Inventive Principle:
Principle #26Copying

Solution Approach 2:

The patent develops a universal AI-based modification system that can transform simulation data across multiple scenarios, vehicle types, and environmental conditions using a single trained model. This multi-functional approach allows the system to generate realistic test data for various ODDs (Operational Design Domains) without requiring separate real data campaigns for each specific scenario.

Inventive Principle:
Principle #6Universality (Multi-functionality)

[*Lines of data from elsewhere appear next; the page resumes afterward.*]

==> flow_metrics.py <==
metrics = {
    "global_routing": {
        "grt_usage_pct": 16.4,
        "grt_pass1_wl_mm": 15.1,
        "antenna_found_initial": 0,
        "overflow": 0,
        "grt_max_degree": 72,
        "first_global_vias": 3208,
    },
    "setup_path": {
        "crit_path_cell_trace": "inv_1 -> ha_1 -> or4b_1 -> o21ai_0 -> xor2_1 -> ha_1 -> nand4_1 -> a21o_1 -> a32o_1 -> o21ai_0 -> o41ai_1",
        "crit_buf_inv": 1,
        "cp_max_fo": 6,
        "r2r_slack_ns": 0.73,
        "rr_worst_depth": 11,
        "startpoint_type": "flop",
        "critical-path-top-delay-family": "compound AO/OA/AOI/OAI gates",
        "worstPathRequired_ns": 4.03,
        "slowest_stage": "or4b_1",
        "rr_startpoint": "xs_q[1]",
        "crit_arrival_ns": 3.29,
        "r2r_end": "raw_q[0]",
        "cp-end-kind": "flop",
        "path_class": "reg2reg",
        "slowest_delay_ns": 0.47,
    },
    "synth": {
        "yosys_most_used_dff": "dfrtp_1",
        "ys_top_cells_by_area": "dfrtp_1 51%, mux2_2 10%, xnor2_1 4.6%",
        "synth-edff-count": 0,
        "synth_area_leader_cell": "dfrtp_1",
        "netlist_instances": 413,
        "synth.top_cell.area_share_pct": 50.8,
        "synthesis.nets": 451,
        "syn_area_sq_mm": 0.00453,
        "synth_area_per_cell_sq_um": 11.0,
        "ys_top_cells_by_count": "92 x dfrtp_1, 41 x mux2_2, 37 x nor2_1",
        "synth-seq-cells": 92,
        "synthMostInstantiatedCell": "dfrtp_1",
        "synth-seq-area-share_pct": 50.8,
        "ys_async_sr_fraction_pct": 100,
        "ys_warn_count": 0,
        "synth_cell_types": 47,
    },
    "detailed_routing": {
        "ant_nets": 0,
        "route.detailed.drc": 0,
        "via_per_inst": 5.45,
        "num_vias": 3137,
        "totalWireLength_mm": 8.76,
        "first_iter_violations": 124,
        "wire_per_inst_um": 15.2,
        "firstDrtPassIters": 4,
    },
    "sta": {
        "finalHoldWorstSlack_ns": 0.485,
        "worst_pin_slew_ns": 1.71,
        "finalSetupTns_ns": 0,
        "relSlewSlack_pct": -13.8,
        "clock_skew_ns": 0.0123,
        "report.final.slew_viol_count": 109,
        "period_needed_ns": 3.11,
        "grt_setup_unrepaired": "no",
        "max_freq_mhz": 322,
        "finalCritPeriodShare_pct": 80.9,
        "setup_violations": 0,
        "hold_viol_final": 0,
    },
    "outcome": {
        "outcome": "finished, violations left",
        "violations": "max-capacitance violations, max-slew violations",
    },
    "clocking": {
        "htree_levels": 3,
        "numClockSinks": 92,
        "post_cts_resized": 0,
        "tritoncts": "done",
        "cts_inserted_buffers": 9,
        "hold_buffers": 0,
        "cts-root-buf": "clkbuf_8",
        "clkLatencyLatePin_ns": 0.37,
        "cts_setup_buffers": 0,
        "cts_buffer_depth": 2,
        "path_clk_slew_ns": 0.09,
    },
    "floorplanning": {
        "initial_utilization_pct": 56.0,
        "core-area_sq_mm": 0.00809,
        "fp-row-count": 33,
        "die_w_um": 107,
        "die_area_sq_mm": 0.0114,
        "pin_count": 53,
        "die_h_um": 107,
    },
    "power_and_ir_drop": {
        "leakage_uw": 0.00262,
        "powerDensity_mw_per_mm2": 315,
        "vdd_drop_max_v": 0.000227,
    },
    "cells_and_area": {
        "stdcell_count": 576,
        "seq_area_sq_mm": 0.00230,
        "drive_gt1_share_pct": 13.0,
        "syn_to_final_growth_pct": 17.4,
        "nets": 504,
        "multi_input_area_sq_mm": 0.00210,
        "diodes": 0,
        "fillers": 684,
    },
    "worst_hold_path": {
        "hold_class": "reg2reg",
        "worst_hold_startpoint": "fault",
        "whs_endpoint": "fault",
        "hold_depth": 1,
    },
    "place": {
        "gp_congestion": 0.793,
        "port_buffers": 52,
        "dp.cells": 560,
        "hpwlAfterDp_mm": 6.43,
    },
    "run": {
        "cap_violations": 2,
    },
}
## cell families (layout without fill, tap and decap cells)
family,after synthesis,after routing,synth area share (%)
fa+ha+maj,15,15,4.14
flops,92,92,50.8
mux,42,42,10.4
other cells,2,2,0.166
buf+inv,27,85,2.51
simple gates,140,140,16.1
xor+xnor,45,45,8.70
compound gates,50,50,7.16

3Adaptability or versatility

If manual tuning is applied to adapt scenarios, then adaptability to specific ODD details is improved, but device complexity and time consumption increases

Engineering Contradiction:
Improveadaptability to specific ODD detailsVSAvoidcomplexity of data generation process
Core Design Contradiction:
Adaptability or versatilityVSDevice complexity

Solution Approach 1:

The patent implements a self-service system where the AI model automatically adapts simulation data to specific ODD details without requiring manual intervention. The system self-adjusts by applying the learned transformations from real data pairs, automatically handling scenario adaptation, parameter adjustment, and data generation based on the input specifications, thereby reducing complexity and time consumption.

Inventive Principle:
Principle #25Self-service

Solution Approach 2:

The patent performs preliminary action by pre-training the AI model on comprehensive real data pairs that cover various ODD scenarios before actual data generation. This preliminary training phase enables the model to internalize the relationships between different ODD characteristics and their corresponding data patterns, so that subsequent adaptations to specific ODD details can be performed automatically without manual tuning.

Inventive Principle:
Principle #10Preliminary action

4Productivity

If simulation data is used, then productivity is improved, but quality of test data deteriorates

Engineering Contradiction:
Improvedata generation efficiencyVSAvoidquality of test data
Core Design Contradiction:
ProductivityVSMeasurement precision

Solution Approach 1:

The patent replaces the mechanical process of manual data adjustment and verification with an AI-based automated system. The AI model automatically performs data transformation, quality assessment, and parameter optimization, substituting the manual mechanical operations with intelligent algorithms that maintain high productivity while improving data quality through learned patterns from real-world data.

Inventive Principle:
Principle #28Mechanics substitution (Replace mechanical system)

Data Source

PatentEP4614333A1Method for modifying test data for autonomous driving
Publication Date: 2025.09.10 SIEMENS IND SOFTWARE NV
  • EP4614333A1 patent drawingFigure 1
  • EP4614333A1 patent drawingFigure 2
  • EP4614333A1 patent drawing

AI summary

The invention relates to a Method for modifying test data for autonomous driving wherein the test data (DTA) is vehicle sensor (SNR) data (DTA) for testing a driver assistance system (ADS), wherein the change of test data (DTA) is made from a first scenario (FSC) to a second modified scenario (SMS), wherein the test data (DTA) includes optical camera (OPC) data (DTA) and/or radar (RDR) data (DTA) and/or LIDAR (LDR) data (DTA). It is proposed, that the modification of test data (DTA) is made using AI technology (AIT), wherein an input (INT) into the modification process comprises the sensor (SNR) data (DTA) of the first scenario (FSC) and specifications (ODD) for modifying the sensor (SNR) data (DTA), wherein an output comprises vehicle sensor (SNR) data (DTA) according to the second modified scenario (SMS).